The George Washington University School of Medicine and Health Sciences (SMHS) dedicated the new SEVA Teaching Kitchen, home to the school’s Culinary Medicine Program. The new facility at 1810 K St., NW, is the result of a generous gift from the program’s founding faculty member Seema Kakar, RESD ’09, and her husband, Sonny.
“On behalf of the entire GW community, thank you for your commitment and generosity,” said GW President Ellen M. Granberg. “The SEVA Teaching Kitchen and the Culinary Medicine Program are wonderful examples of the innovative, hands-on approaches our faculty and students take to improve the health of our community.”
The new facility, she added “will help ensure that generations of physicians and care providers understand how food can support health in their own lives and the lives of their patients, representing a fundamentally sustainable approach to medicine.”
Kakar, a former assistant clinical professor of medicine at SMHS and The GW Medical Faculty Associates, launched a culinary medicine education elective for third- and fourth-year medical doctor students at SMHS in 2017. Relying on rented space across town at the Capital Area Food Bank as a “laboratory,” the elective offered students a better understanding of the importance of a balanced, nutritious diet tailored to individual needs.
Six years later, Kakar and her husband made a major philanthropic investment establishing the Seva Culinary Medicine Teaching Kitchen Fund to create the Seva Teaching Kitchen and amplify the message about eating and how food treats illness and prevents disease.
“Here in this innovative space, we can witness how culinary medicine has become an important element of the preparation of our students as future physicians and health care providers,” said Barbara L. Bass, RESD ’86, professor of surgery, Walter A. Bloedorn Chair of Administrative Medicine, vice president for health affairs, dean of SMHS and CEO of The GW MFA.
The new space enables the culinary medicine program to offer both in-person as well as virtual immersive hands-on cooking classes in which medical students, undergraduates and members of the broader community learn basic cooking skills, nutrition information, guidance for grocery shopping and recipe knowledge.
“Today’s doctors must be equipped not only with knowledge of diseases and treatments, but also with the understanding of the profound role that nutrition plays in preventative care and holistic well-being,” said Kakar. “By integrating culinary medicine into medical education, we are not only shaping better doctors, but also fostering a society that values healthful lifestyles and prevention.”
SEVA, a Punjabi word from the Sikh faith, embodies service and compassion toward others, fundamental elements of health care and the GW SMHS mission. “It encompasses the idea that giving and nurturing are at the core of a fulfilling life,” she said.
In his remarks, Timothy S. Harlan, associate professor of medicine and director of the Culinary Medicine Program, echoed the significance of the emerging discipline. A self-described, dyed-in-the-wool, Statin-writing fan of conventional health care, Harlan noted the tremendous impact new procedures and drug therapies have had on patient outcomes over the past 40 years. However, he noted, medicine has lost sight of tackling the root causes of disease.

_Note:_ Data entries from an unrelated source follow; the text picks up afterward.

### src/include/pms_pkg.sv
package pms_pkg;
    localparam int PMS_HIST_W = 8;
    localparam logic [7:0] PMS_HIST_RST = 8'h00;
    localparam logic [1:0] PMS_MODE_USER = 2'h1;
    localparam logic [1:0] PMS_MODE_SYS = 2'h0;
    localparam logic [11:0] PMS_SMV_VECTOR = 12'h180;
    localparam logic [1:0] PMS_PRIO_TOP = 2'h3;
    localparam logic [1:0] PMS_PRIO_CAP = 2'h2;
    localparam int PMS_CLK_MHZ = 25;
    localparam int PMS_CYC_ENTER_USER = 4;
    localparam int PMS_CYC_RESTORE = 4;
    localparam int PMS_CYC_PUSH = 9;
    localparam int PMS_CYC_POP = 7;
    localparam int PMS_CYC_READ_MODE = 4;
    localparam int PMS_CYC_DETECT = 2;
    localparam int PMS_CYC_SYSTEM_CALL_OP = 10;
    localparam logic [15:0] PMS_SP_STEP_PUSH = 16'h0001;
    localparam logic [15:0] PMS_SP_STEP_CALL = 16'h0002;
    localparam logic [31:0] PMS_REG_CTRL = 32'h0000_0000;
    localparam logic [31:0] PMS_REG_STATUS = 32'h0000_0004;
    localparam logic [1:0] PMS_RESP_OKAY = 2'h0;
    localparam logic [1:0] PMS_RESP_SLVERR = 2'h2;
    typedef enum logic [2:0] {
        PMS_OP_NONE, PMS_OP_ENTER_USER, PMS_OP_RESTORE, PMS_OP_PUSH, PMS_OP_POP,
        PMS_OP_READ_MODE, PMS_OP_DETECT, PMS_OP_SYSTEM_CALL_OP
    } pms_op_t;
    function automatic logic [7:0] pms_push_mode(input logic [7:0] h, input logic [1:0] m);
        return {h[5:0], m};
    endfunction
endpackage

### src/pms_axil.sv
`timescale 1ns/10ps
`default_nettype none
module pms_axil
    import pms_pkg::*;
(
    input wire logic aclk,
    input wire logic aresetn,
    input wire logic [31:0] awaddr,
    input wire logic awvalid,
    output logic awready,
    input wire logic [31:0] wdata,
    input wire logic [3:0] wstrb,
    input wire logic wvalid,
    output logic wready,
    output logic [1:0] bresp,
    output logic bvalid,
    input wire logic bready,
    input wire logic [31:0] araddr,
    input wire logic arvalid,
    output logic arready,
    output logic [31:0] rdata,
    output logic [1:0] rresp,
    output logic rvalid,
    input wire logic rready,
    input wire logic [31:0] status_word,
    output logic dual_mode_enable_flag
);
    logic aw_ff, w_ff, bvalid_ff, rvalid_ff, edm_ff;
    logic [31:0] awaddr_ff, wdata_ff, rdata_ff;
    logic [3:0] wstrb_ff;
    logic [1:0] bresp_ff, rresp_ff;
    wire do_write = aw_ff && w_ff && !bvalid_ff;
    wire wr_ctrl = awaddr_ff[31:2] == PMS_REG_CTRL[31:2];
    wire wr_stat = awaddr_ff[31:2] == PMS_REG_STATUS[31:2];
    wire rd_ctrl = araddr[31:2] == PMS_REG_CTRL[31:2];
    wire rd_stat = araddr[31:2] == PMS_REG_STATUS[31:2];
    wire rd_take = arvalid && !rvalid_ff;
    wire [31:0] rd_word = rd_ctrl ? {31'h0, edm_ff} : (rd_stat ? status_word : 32'h0);
    assign awready = !aw_ff && !bvalid_ff;
    assign wready = !w_ff && !bvalid_ff;
    assign arready = !rvalid_ff;
    assign bvalid = bvalid_ff;
    assign bresp = bresp_ff;
    assign rvalid = rvalid_ff;
    assign rdata = rdata_ff;
    assign rresp = rresp_ff;
    assign dual_mode_enable_flag = edm_ff;
    always_ff @(posedge aclk) begin
        if (!aresetn) begin
            aw_ff <= 1'b0;
            w_ff <= 1'b0;
            bvalid_ff <= 1'b0;
            rvalid_ff <= 1'b0;
            edm_ff <= 1'b0;
            awaddr_ff <= 32'h0;
            wdata_ff <= 32'h0;
            wstrb_ff <= 4'h0;
            bresp_ff <= PMS_RESP_OKAY;
            rresp_ff <= PMS_RESP_OKAY;
            rdata_ff <= 32'h0;
        end else begin
            if (awvalid && awready) begin
                aw_ff <= 1'b1;
                awaddr_ff <= awaddr;
            end
            if (wvalid && wready) begin
                w_ff <= 1'b1;
                wdata_ff <= wdata;
                wstrb_ff <= wstrb;
            end
            if (do_write) begin
                aw_ff <= 1'b0;
                w_ff <= 1'b0;
                bvalid_ff <= 1'b1;
                bresp_ff <= (wr_ctrl || wr_stat) ? PMS_RESP_OKAY : PMS_RESP_SLVERR;
                if (wr_ctrl && wstrb_ff[0]) begin
                    edm_ff <= wdata_ff[0];
                end
            end else if (bvalid_ff && bready) begin
                bvalid_ff <= 1'b0;
            end
            if (rd_take) begin
                rvalid_ff <= 1'b1;
                rdata_ff <= rd_word;
                rresp_ff <= (rd_ctrl || rd_stat) ? PMS_RESP_OKAY : PMS_RESP_SLVERR;
            end else if (rvalid_ff && rready) begin
                rvalid_ff <= 1'b0;
            end
        end
    end
endmodule
`default_nettype wire

### src/pms_timer.sv
`timescale 1ns/10ps
`default_nettype none
module pms_timer
    import pms_pkg::*;
(
    input wire logic aclk,
    input wire logic aresetn,
    input wire logic start,
    input wire logic [3:0] cycles,
    output logic busy,
    output logic last
);
    logic [3:0] cnt_ff;
    wire [3:0] nxt_cnt = start ? cycles : (cnt_ff != 4'h0 ? cnt_ff - 4'h1 : 4'h0);
    assign busy = cnt_ff != 4'h0;
    assign last = cnt_ff == 4'h1;
    always_ff @(posedge aclk) begin
        if (!aresetn) begin
            cnt_ff <= 4'h0;
        end else begin
            cnt_ff <= nxt_cnt;
        end
    end
endmodule
`default_nettype wire

### src/pms_top.sv
// Behaviour
// - enter-user, interrupt, system_call_op and restart push current mode onto history
// - enter-user, four clocks: history shifts left two, low bits become 01
// - restore, four clocks: history rotates right by two
// - push history, nine clocks: sp minus one, write byte at new sp
// - pop history, seven clocks: read byte at sp, then sp plus one
// - read-mode copies history bit 0 into carry, other flags untouched
// - detect opcode, two clocks, performs plain E self-load whether or not it traps
// - detect in user mode with dual mode on sets violation request
// - alternate-destination prefix makes detect load alternate E, never trap
// - system call, ten clocks: sp minus two, system mode, vector jump
// - interrupts, restarts, system and secure calls enter system mode
// - in user mode with dual mode, protected writes ignored, priority 3 barred
// - violation request clears automatically on acknowledge
// - user-enabled peripheral interrupts requested only at priority 2 or 1
// - priority 3 in user mode with dual mode behaves as priority 2
// - violation uses vector 0x180 and always priority 3
//
// Added by the designer: the register addresses and the AXI4-Lite register port.
`timescale 1ns/10ps
`default_nettype none
module pms_top
    import pms_pkg::*;
(
    input wire logic aclk,
    input wire logic aresetn,
    input wire logic [31:0] s_axil_awaddr,
    input wire logic s_axil_awvalid,
    output logic s_axil_awready,
    input wire logic [31:0] s_axil_wdata,
    input wire logic [3:0] s_axil_wstrb,
    input wire logic s_axil_wvalid,
    output logic s_axil_wready,
    output logic [1:0] s_axil_bresp,
    output logic s_axil_bvalid,
    input wire logic s_axil_bready,
    input wire logic [31:0] s_axil_araddr,
    input wire logic s_axil_arvalid,
    output logic s_axil_arready,
    output logic [31:0] s_axil_rdata,
    output logic [1:0] s_axil_rresp,
    output logic s_axil_rvalid,
    input wire logic s_axil_rready,
    input wire logic op_valid,
    input wire pms_op_t op_code,
    input wire logic op_alt_prefix,
    input wire logic entry_event,
    input wire logic secure_call_event,
    input wire logic [15:0] sp_in,
    input wire logic [7:0] mem_rdata,
    input wire logic smv_ack,
    input wire logic prot_wr_req,
    input wire logic [1:0] prio_req,
    input wire logic [1:0] periph_prio_req,
    input wire logic periph_user_en,
    output logic op_busy,
    output logic op_done,
    output logic [15:0] sp_out,
    output logic sp_we,
    output logic [15:0] mem_addr,
    output logic [7:0] mem_wdata,
    output logic mem_we,
    output logic mem_re,
    output logic carry_out,
    output logic carry_we,
    output logic load_e_self,
    output logic load_alt_e,
    output logic vector_jump,
    output logic [11:0] vector_offset,
    output logic smv_irq,
    output logic [1:0] smv_prio,
    output logic prot_wr_ok,
    output logic [1:0] prio_eff,
    output logic [1:0] periph_prio_eff,
    output logic [7:0] mode_history,
    output logic user_mode
);
    logic [7:0] hist_ff;
    logic smv_ff, busy_ff, done_ff, sp_we_ff, mem_we_ff, mem_re_ff;
    logic carry_ff, carry_we_ff, ld_e_ff, ld_alt_ff, vjump_ff, prot_ok_ff;
    logic [15:0] sp_ff, maddr_ff;
    logic [7:0] mwdata_ff;
    logic [1:0] prio_ff, pprio_ff;
    pms_op_t cur_ff;
    logic edm_flag, t_busy, t_last;

    wire restricted = edm_flag && hist_ff[0];
    wire start = op_valid && !busy_ff && !t_busy && op_code != PMS_OP_NONE;
    wire [3:0] op_cycles = op_code == PMS_OP_PUSH ? 4'(PMS_CYC_PUSH) :
                           op_code == PMS_OP_POP ? 4'(PMS_CYC_POP) :
                           op_code == PMS_OP_SYSTEM_CALL_OP ? 4'(PMS_CYC_SYSTEM_CALL_OP) :
                           op_code == PMS_OP_DETECT ? 4'(PMS_CYC_DETECT) :
                           op_code == PMS_OP_READ_MODE ? 4'(PMS_CYC_READ_MODE) :
                           op_code == PMS_OP_RESTORE ? 4'(PMS_CYC_RESTORE) : 4'(PMS_CYC_ENTER_USER);
    wire finish = busy_ff && t_last;
    wire entry_now = entry_event || secure_call_event;
    wire system_call_op_fin = finish && cur_ff == PMS_OP_SYSTEM_CALL_OP;
    wire detect_now = start && op_code == PMS_OP_DETECT;
    wire smv_set = detect_now && !op_alt_prefix && restricted;
    wire [31:0] status_word = {19'h0, smv_ff, prio_ff, busy_ff, hist_ff[0], hist_ff};
    logic [7:0] nxt_hist;

    always_comb begin
        nxt_hist = hist_ff;
        if (entry_now || system_call_op_fin) begin
            nxt_hist = pms_push_mode(hist_ff, PMS_MODE_SYS);
        end else if (finish && cur_ff == PMS_OP_ENTER_USER) begin
            nxt_hist = pms_push_mode(hist_ff, PMS_MODE_USER);
        end else if (finish && cur_ff == PMS_OP_RESTORE) begin
            nxt_hist = {hist_ff[1:0], hist_ff[7:2]};
        end else if (finish && cur_ff == PMS_OP_POP) begin
            nxt_hist = mem_rdata;
        end
    end

    pms_axil u_axil (
        .aclk(aclk),
        .aresetn(aresetn),
        .awaddr(s_axil_awaddr),
        .awvalid(s_axil_awvalid),
        .awready(s_axil_awready),
        .wdata(s_axil_wdata),
        .wstrb(s_axil_wstrb),
        .wvalid(s_axil_wvalid),
        .wready(s_axil_wready),
        .bresp(s_axil_bresp),
        .bvalid(s_axil_bvalid),
        .bready(s_axil_bready),
        .araddr(s_axil_araddr),
        .arvalid(s_axil_arvalid),
        .arready(s_axil_arready),
        .rdata(s_axil_rdata),
        .rresp(s_axil_rresp),
        .rvalid(s_axil_rvalid),
        .rready(s_axil_rready),
        .status_word(status_word),
        .dual_mode_enable_flag(edm_flag)
    );

    pms_timer u_timer (
        .aclk(aclk),
        .aresetn(aresetn),
        .start(start),
        .cycles(op_cycles),
        .busy(t_busy),
        .last(t_last)
    );

    always_ff @(posedge aclk) begin
        if (!aresetn) begin
            hist_ff <= PMS_HIST_RST;
            cur_ff <= PMS_OP_NONE;
            busy_ff <= 1'b0;
            done_ff <= 1'b0;
        end else begin
            hist_ff <= nxt_hist;
            done_ff <= finish;
            if (start) begin
                busy_ff <= 1'b1;
                cur_ff <= op_code;
            end else if (finish) begin
                busy_ff <= 1'b0;
            end
        end
    end

    // violation request: set beats acknowledge
    always_ff @(posedge aclk) begin
        if (!aresetn) begin
            smv_ff <= 1'b0;
        end else if (smv_set) begin
            smv_ff <= 1'b1;
        end else if (smv_ack) begin
            smv_ff <= 1'b0;
        end
    end

    // stack and memory side effects, issued on the final cycle except the pop read strobe, issued at start
    always_ff @(posedge aclk) begin
        if (!aresetn) begin
            sp_ff <= 16'h0;
            sp_we_ff <= 1'b0;
            maddr_ff <= 16'h0;
            mwdata_ff <= 8'h0;
            mem_we_ff <= 1'b0;
            mem_re_ff <= 1'b0;
            vjump_ff <= 1'b0;
        end else begin
            sp_we_ff <= 1'b0;
            mem_we_ff <= 1'b0;
            mem_re_ff <= 1'b0;
            vjump_ff <= 1'b0;
            if (finish && cur_ff == PMS_OP_PUSH) begin
                sp_ff <= sp_in - PMS_SP_STEP_PUSH;
                maddr_ff <= sp_in - PMS_SP_STEP_PUSH;
                mwdata_ff <= hist_ff;
                mem_we_ff <= 1'b1;
                sp_we_ff <= 1'b1;
            end else if (finish && cur_ff == PMS_OP_POP) begin
                sp_ff <= sp_in + PMS_SP_STEP_PUSH;
                sp_we_ff <= 1'b1;
            end else if (system_call_op_fin) begin
                sp_ff <= sp_in - PMS_SP_STEP_CALL;
                sp_we_ff <= 1'b1;
                vjump_ff <= 1'b1;
            end
            if (start && op_code == PMS_OP_POP) begin
                maddr_ff <= sp_in;
                mem_re_ff <= 1'b1;
            end
        end
    end

    // flags, loads and priority limits
    always_ff @(posedge aclk) begin
        if (!aresetn) begin
            carry_ff <= 1'b0;
            carry_we_ff <= 1'b0;
            ld_e_ff <= 1'b0;
            ld_alt_ff <= 1'b0;
            prot_ok_ff <= 1'b0;
            prio_ff <= 2'h0;
            pprio_ff <= 2'h0;
        end else begin
            carry_we_ff <= finish && cur_ff == PMS_OP_READ_MODE;
            carry_ff <= hist_ff[0];
            ld_e_ff <= detect_now && !op_alt_prefix;
            ld_alt_ff <= detect_now && op_alt_prefix;
            prot_ok_ff <= prot_wr_req && !restricted;
            prio_ff <= (restricted && prio_req == PMS_PRIO_TOP) ? PMS_PRIO_CAP : prio_req;
            pprio_ff <= (periph_user_en && periph_prio_req == PMS_PRIO_TOP) ? PMS_PRIO_CAP
                                                                             : periph_prio_req;
        end
    end

    assign op_busy = busy_ff;
    assign op_done = done_ff;
    assign sp_out = sp_ff;
    assign sp_we = sp_we_ff;
    assign mem_addr = maddr_ff;
    assign mem_wdata = mwdata_ff;
    assign mem_we = mem_we_ff;
    assign mem_re = mem_re_ff;
    assign carry_out = carry_ff;
    assign carry_we = carry_we_ff;
    assign load_e_self = ld_e_ff;
    assign load_alt_e = ld_alt_ff;
    assign vector_jump = vjump_ff;
    assign vector_offset = PMS_SMV_VECTOR;
    assign smv_irq = smv_ff;
    assign smv_prio = PMS_PRIO_TOP;
    assign prot_wr_ok = prot_ok_ff;
    assign prio_eff = prio_ff;
    assign periph_prio_eff = pprio_ff;
    assign mode_history = hist_ff;
    assign user_mode = hist_ff[0];
endmodule
`default_nettype wire

### config.mk
export PLATFORM = sky130hd
export DESIGN_NAME = pms_top
export DESIGN_NICKNAME = d
export VERILOG_FILES = /design/src/include/pms_pkg.sv /design/src/pms_axil.sv /design/src/pms_timer.sv /design/src/pms_top.sv
export SDC_FILE = /design/constraint.sdc
export NUM_CORES = 1
export LEC_CHECK = 0
export ABC_CLOCK_PERIOD_IN_PS = 2900
export BUFFER_PORTS_ARGS = -buffer_cell sky130_fd_sc_hd__buf_2
export CORE_UTILIZATION = 49
export DETAILED_ROUTE_END_ITERATION = 16
export GPL_ROUTABILITY_DRIVEN = 0
export HOLD_SLACK_MARGIN = 0.03
export PLACE_DENSITY = 0.93
export REMOVE_ABC_BUFFERS = 1
export SYNTH_ARGS = -nofsm -noshare
export SYNTH_HDL_FRONTEND = slang
export SYNTH_SLANG_ARGS = --single-unit
export TNS_END_PERCENT = 100
### constraint.sdc
create_clock -name aclk -period 2.9 [get_ports aclk]
set_input_delay 0.725 -clock aclk [delete_from_list [all_inputs] [get_ports aclk]]
set_output_delay 0.725 -clock aclk [all_outputs]
set_load 0.02 [all_outputs]
==> results.yml <==
layout:
  area_growth_pct: 24.42
  design_area_um2: 7885
  layout.nets: 1121
  fin_cells: 1158
  drive_above_1_share_pct: 28.86
floorplan:
  core_region_area_um2: 12620
  design.die.area_um2: 13390
  initial_core_util_pct: 50.22
  rows: 41
  fp.dieH_um: 115.7
  ios: 265
  die_w_um: 115.7
critical_path:
  crit_path_max_fanout: 13
  worst_r2r_startpoint: "u_timer.cnt_ff[2]"
  worstSetupPathType: "flop to flop"
  worst_setup_path_end_kind: "flop"
  crit_required_ns: 3.26
  crit_start: "u_timer.cnt_ff[2]"
  reg2reg_depth: 6
  start_kind: "flop"
  cp.arrival_ns: 2.92
detailed_routing:
  vias_per_cell: 5.642
  drt_iter0_drc: 616
  routed_wl_um: 18200
  vias: 6534
  ant_nets: 0
  wl_per_cell_um: 15.72
  dr.pass1.iters: 5
  drc: 0
place:
  io_buffers: 191
  dp_hpwl_um: 12930
  place_inst: 1124
  dpl-instance-area_um2: 7341
  pre_cts_ws_ns: 0.2969
run_status:
  status: "completed"
timing:
  final-hold-violation-count: 0
  fin_tns_setup_ns: 0
  fin_crit_ns: 2.559
  finalSetupViolCount: 0
  slew_violations: 0
  grt_setup_unrepaired: "false"
  max_freq_mhz: 390.8
  finalCritPeriodShare_pct: 88.24
  finalClockSkew_ns: 0.008996
  maxSlewHeadroom_pct: 53.95
  layout_setup_ws_ns: 0.3409
  worst_pin_slew_ns: 0.6811
clocking:
  cts_tree: "yes"
  cts_hold_buffers: 0
  cts_max_level: 4
  cts_buffer_depth: 2
  clock_latency_ns: 0.42
  post-cts-setup-buffers: 0
  clkTransAtPathRegs_ns: 0.06
  clock_sinks: 123
  cts-root-buf: "clkbuf_16"
  cts_resized: 0
  cts_made_buffers: 17
global_route:
  gr-total-overflow: 0
  met3_usage_pct: 7.427
  grt_pass1_vias: 5762
  grt_max_degree: 63
  antenna_found_initial: 2
  grt_pass1_wl_um: 28280
  grt_usage_pct: 27.26
  grt_busiest_layer: "met2"
  use_met2_pct: 42.08
  grt_util_met1_pct: 34.96
yosys:
  synthCells: 794
  ys_seq_area_share_pct: 38.85
  synth_edf_count: 0
  syn_avg_cell_area_um2: 7.982
  yosys_warnings: 0
  syn-cell-area_um2: 6337
  ys_types: 77
  yosys_most_used_dff: "dfxtp_1"
  yosys_register_bits: 123
  async_flop_share_pct: 0
worst_hold_path:
  min_from: "mem_wdata[1]"
  hp-class: "flop to flop"
  hold_path_depth: 2
pwr:
  ir_drop_uv: 407.3
  power_leakage_uw: 0.003467
  p_per_area_nw_per_um2: 551.6
job:
  drv_cap: 0
## cells in the final DEF, fill, tap and decap left out, types with 9 or more instances in the layout
| cell | n |
|---|---|
| nor2_1 | 62 |
| nor3_1 | 22 |
| nor4_1 | 19 |
| o211ai_1 | 9 |
| nand2_1 | 118 |
| nand3_1 | 26 |
| dfxtp_1 | 123 |
| mux2i_1 | 12 |
| buf_2 | 191 |
| clkbuf_16 | 17 |
| buf_4 | 23 |
| and3_1 | 12 |
| inv_1 | 17 |
| and2_1 | 9 |
| o21ai_0 | 29 |
| conb_1 | 35 |
| nand4_1 | 12 |
| a22oi_1 | 18 |
| a21oi_1 | 79 |
## cell usage after synthesis, types with 3 or more instances
cell type  number  share of area, %
dfxtp_1       123                39
nand2_1       118               7.0
a21oi_1        79               6.2
nor2_1         62               3.7
clkbuf_1       42               2.5
buf_4          37               4.4
o21ai_0        29               2.3
nand3_1        26               2.1
nor3_1         22               1.7
nor4_1         19               1.9
a22oi_1        18               2.1
inv_1          17               1.0
and3_1         12               1.2
mux2i_1        12               1.9
nand4_1        12               1.2
and2_1          9              0.89
o211ai_1        9               1.1
a211oi_1        7              0.83
a31oi_1         7              0.69
mux2_2          7               1.2
o2bb2ai_1       7              0.97
a311oi_1        5              0.69
buf_2           5              0.39
ha_1            5              0.99
nand3b_1        5              0.59
a21o_1          4              0.47
a32oi_1         4              0.55
buf_1           4              0.24
nor3b_1         4              0.47
o21a_1          4              0.47
or3_1           4              0.39
a31o_2          3              0.41
buf_6           3              0.53
nand2b_1        3              0.30
nor2_2          3              0.30
nor2b_1         3              0.30
nor4_2          3              0.59
nor4b_1         3              0.41
or3b_2          3              0.41
xnor2_1         3              0.41
## cells by family after synthesis
family                     share of synthesized area [%]
and+or+nand+nor                                    26.40
other                                             0.1185
AOI/OAI and AO/OA                                  20.99
adders and majority gates                         0.9872
DFF                                                38.85
buffers and inverters                              9.101
xor gates and xnor gates                          0.4147
muxes                                              3.139
## layer usage
metal,vias to the layer above,part of all wire (%),routed length (um)
li1,3146,-,-
met1,2985,41,7540
met2,344,46,8445
met3,59,9.0,1636
met4,0,3.2,575
met5,-,0,0
## final cells by class
| type | instances | area (um2) |
|---|---|---|
| fill | 1106 | 4735 |
| clock buffer | 18 | 429.2 |
| clock inverter | 14 | 110.1 |
| inverter | 18 | 67.56 |
| tap | 172 | 215.2 |
| antenna | 2 | 5.005 |
| multi-input combinational | 595 | 3427 |
| sequential | 123 | 2462 |
| timing repair buffer | 216 | 1169 |
## path summary, 6_finish.rpt
| path | endpoint | slack [ns] |
|---|---|---|
| setup / recovery | sp_out[8] | 0.34 |
| hold / removal | mem_wdata[1] | 0.45 |
| setup reg to reg | sp_out[8] | 0.34 |
| hold reg to reg | mem_wdata[1] | 0.45 |
## metrics by stage
stage | power (uW) | utilization, % | hold slack [ns]
final | 4349 | 62.48 | 0.4505
after global routing | 4533 | 62.46 | 0.4703
after CTS | 4355 | 62.44 | 0.4529
after detailed placement | 2436 | 58.17 | 0.4457
after global placement | 2419 | 58.17 | 0.4380
after floorplan | 2191 | - | 0.4321
## critical path: stages (launching register included)
cell	delay [ns]
dfxtp_1	0.40
or4b_1	0.83
buf_4	0.28
nor3_4	0.34
a22oi_2	0.12
a2111oi_2	0.39
nand3b_1	0.15
## report_power, final
group          leakage, uW  total, uW  internal (uW)  switching, uW
logic              0.00221        605            214            391
registers          0.00100       1810           1760           51.8
clock network     0.000255       1940           1100            832
total              0.00347       4350           3070           1270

“I’m looking for the core etiology of why my patient is sick,” Harlan explained. “I don't just want to treat them, I want to figure out why they’re sick.”
Over those same 40 years, he added, “there’s been an exponential rise in calorie-dense, nutrient-poor, easily accessible food, and the health care profession has been slow to respond.”
Harlan encouraged the health care professionals in attendance to think about nutrition and food quality during their next patient exam. “Ask yourself the following question, ‘is the primary reason this patient is in your exam room related to food?’ And the answer is probably about 70% of the time.”
The impact of the culinary medicine program’s emphasis on empowering patients will reflect out like a ripple across the Washington, D.C., region, said LaQuandra S. Nesbitt, senior associate dean for population health sciences and health equity, and Bicentennial Endowed Professor of Medicine and Health Sciences.
Nesbitt, who oversees the Culinary Medicine Program in her role as executive director for the Center for Population Health Sciences and Health Equity, noted that in addition to informing patients who are in good health about the role food and a healthy diet can help prevent illness, there are also many people experiencing diet-related disease or illness. Those patients, she said, need to understand “how the food they consume contributes to their ability to heal from that condition or how the therapeutics that they are taking may be impacted by their diet.”
“As we think about the future of better serving residents in wards 7 and 8, as we launch initiatives like the Cedar Hill Alliance for Health Equity, and we think about the disproportionate burden of chronic diseases like diabetes, high blood pressure and types of cancer that are connected to diet,” she said, “we know that programs like culinary medicine can really have a high impact.”
Second-year medical student Michelle Wang, president of the Culinary Medicine Interest Group, described growing up in a family of immigrants, living in low-income communities and the impact food had on her. “I saw a lot of my neighbors, friends and family suffer from co-morbidities, preventable illnesses just because we did not have access to health care, food and proper produce. Whether I realize it or not, from a very young age I understood that food and food education was medicine.”